Il Consiglio di Amministrazione di *Sabaf *si è riunito oggi a Ospitaletto per approvare il resoconto intermedio di gestione al 30 settembre 2015. Nel terzo trimestre 2015, il Gruppo Sabaf ha conseguito *ricavi di vendita *pari a 32,1 milioni di euro, superiori del 4,5% rispetto ai 30,7 milioni di euro del terzo trimestre 2014. I mercati europei hanno mantenuto un andamento sostanzialmente invariato rispetto allo stesso periodo del 2014; l'incremento delle vendite è interamente ascrivibile alla crescita registrata in Sud America (dove tutti i mercati ad eccezione del Brasile hanno evidenziato sensibili miglioramenti) e in Nord America, area che ha confermato un trend positivo in essere da numerosi trimestri. A fronte di prezzi medi di vendita in flessione dell'1% circa e di maggiori costi delle materie prime che hanno inciso per lo 0,9% del fatturato, il Gruppo ha beneficiato di un effetto cambi positivo pari all'1,6% delle vendite.

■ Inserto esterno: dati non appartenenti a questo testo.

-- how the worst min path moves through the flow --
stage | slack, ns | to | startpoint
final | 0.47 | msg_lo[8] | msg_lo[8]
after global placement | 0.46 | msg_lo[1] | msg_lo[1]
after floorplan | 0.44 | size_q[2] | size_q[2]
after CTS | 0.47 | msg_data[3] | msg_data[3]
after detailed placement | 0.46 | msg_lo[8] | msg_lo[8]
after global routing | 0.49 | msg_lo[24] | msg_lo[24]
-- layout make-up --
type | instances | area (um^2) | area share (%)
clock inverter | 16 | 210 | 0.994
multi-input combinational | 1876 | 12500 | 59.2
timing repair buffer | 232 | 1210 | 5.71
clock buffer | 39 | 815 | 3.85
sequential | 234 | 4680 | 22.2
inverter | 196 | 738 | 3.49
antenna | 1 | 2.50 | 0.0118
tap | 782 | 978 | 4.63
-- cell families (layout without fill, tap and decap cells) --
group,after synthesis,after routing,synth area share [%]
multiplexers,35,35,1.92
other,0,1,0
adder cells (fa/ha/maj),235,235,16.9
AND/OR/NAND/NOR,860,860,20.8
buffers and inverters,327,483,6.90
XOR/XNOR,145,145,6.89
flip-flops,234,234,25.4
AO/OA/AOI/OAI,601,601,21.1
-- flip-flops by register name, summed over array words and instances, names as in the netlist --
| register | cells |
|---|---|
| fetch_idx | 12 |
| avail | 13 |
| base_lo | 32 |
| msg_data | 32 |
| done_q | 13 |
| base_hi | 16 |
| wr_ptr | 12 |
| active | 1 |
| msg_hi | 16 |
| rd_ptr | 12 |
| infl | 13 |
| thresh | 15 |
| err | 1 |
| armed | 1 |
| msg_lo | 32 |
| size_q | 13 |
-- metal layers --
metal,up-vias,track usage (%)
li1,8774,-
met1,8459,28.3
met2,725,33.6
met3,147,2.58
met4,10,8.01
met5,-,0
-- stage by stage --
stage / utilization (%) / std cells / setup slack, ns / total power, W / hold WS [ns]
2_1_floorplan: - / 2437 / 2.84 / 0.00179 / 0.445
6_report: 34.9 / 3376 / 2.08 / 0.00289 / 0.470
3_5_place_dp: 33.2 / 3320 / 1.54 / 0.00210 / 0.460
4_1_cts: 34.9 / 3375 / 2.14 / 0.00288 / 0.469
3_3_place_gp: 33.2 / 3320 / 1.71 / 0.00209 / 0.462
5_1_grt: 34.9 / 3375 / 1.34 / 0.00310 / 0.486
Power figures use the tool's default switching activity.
$ cat src/rtl/pit_flag.sv
module pit_flag (
  input  logic clk,
  input  logic por_n,
  input  logic set,
  input  logic clr,
  input  logic ien,
  output logic flag,
  output logic irq
);
  logic flag_q, irq_q;

  assign flag = flag_q;
  assign irq  = irq_q;

  always_ff @(posedge clk or negedge por_n) begin
    if (!por_n) begin
      flag_q <= 1'b0;
      irq_q  <= 1'b0;
    end else begin
      if (set)      flag_q <= 1'b1;
      else if (clr) flag_q <= 1'b0;
      irq_q <= flag_q && ien;
    end
  end

  assert_set_wins_R8: assert property (@(posedge clk) disable iff (!por_n)
    set |=> flag_q);
  assert_sticky_R8: assert property (@(posedge clk) disable iff (!por_n)
    (flag_q && !clr) |=> flag_q);
  assert_no_flag_no_irq_R9: assert property (@(posedge clk) disable iff (!por_n)
    !flag_q |=> !irq_q);
endmodule
===== src/rtl/periph_clk_divsel.sv =====
module periph_clk_divsel
  import clkdiv_pkg::*;
#(
  parameter int RATE_W      = 32,
  parameter int XTAL_HZ     = 24_000_000,
  parameter int STORE_DIV_W = 6,
  parameter int SPI_DIV_W   = 7
) (
  input  logic               clk,
  input  logic               rstN,
  input  logic               update,
  input  logic [1:0]         modeSel,
  input  logic [RATE_W-1:0]  reqHz,
  input  logic [RATE_W-1:0]  genHz,
  output logic               busy,
  output logic               done,
  output logic               cfgErr,
  output logic               srcXtal,
  output logic [FIELD_W-1:0] divField,
  output logic [RATE_W-1:0]  rateHz,
  output logic               divClk
);
  ctrlStrobe_t     stb;
  logic            divDone;
  logic [RATE_W:0] quoCeil;

  clkdiv_control #(
    .RATE_W      (RATE_W),
    .STORE_DIV_W (STORE_DIV_W),
    .SPI_DIV_W   (SPI_DIV_W)
  ) u_ctrl (
    .clk     (clk),
    .rstN    (rstN),
    .update  (update),
    .modeSel (modeSel),
    .reqZero (reqHz == '0),
    .divDone (divDone),
    .quoCeil (quoCeil),
    .stb     (stb),
    .busy    (busy),
    .done    (done),
    .cfgErr  (cfgErr)
  );

  clkdiv_datapath #(
    .RATE_W  (RATE_W),
    .XTAL_HZ (XTAL_HZ)
  ) u_dp (
    .clk      (clk),
    .rstN     (rstN),
    .stb      (stb),
    .reqHz    (reqHz),
    .genHz    (genHz),
    .divDone  (divDone),
    .quoCeil  (quoCeil),
    .srcXtal  (srcXtal),
    .divField (divField),
    .rateHz   (rateHz),
    .divClk   (divClk)
  );
endmodule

L'*EBITDA *del terzo trimestre 2015 è stato di 6,1 milioni di euro, pari al 19,2% delle vendite, in aumento del 3,6% rispetto ai 5,9 milioni di euro (19,3% delle vendite) del terzo trimestre 2014.

Il *reddito operativo (EBIT) *è stato di 3,1 milioni di euro, pari al 9,7% del fatturato, superiore del 5,4% rispetto ai 3 milioni di euro dello stesso periodo del 2014 (9,7% del fatturato).
Il risultato prima delle imposte, che beneficia della contabilizzazione di differenze cambio positive per 0,3 milioni di euro, è stato di 3,3 milioni di euro, in aumento del 16,5% rispetto ai 2,8 milioni di euro del terzo trimestre 2014.

Il *risultato netto di periodo *è stato di 2,3 milioni di euro, superiore del 27,8% rispetto agli 1,8 milioni di euro del terzo trimestre 2014.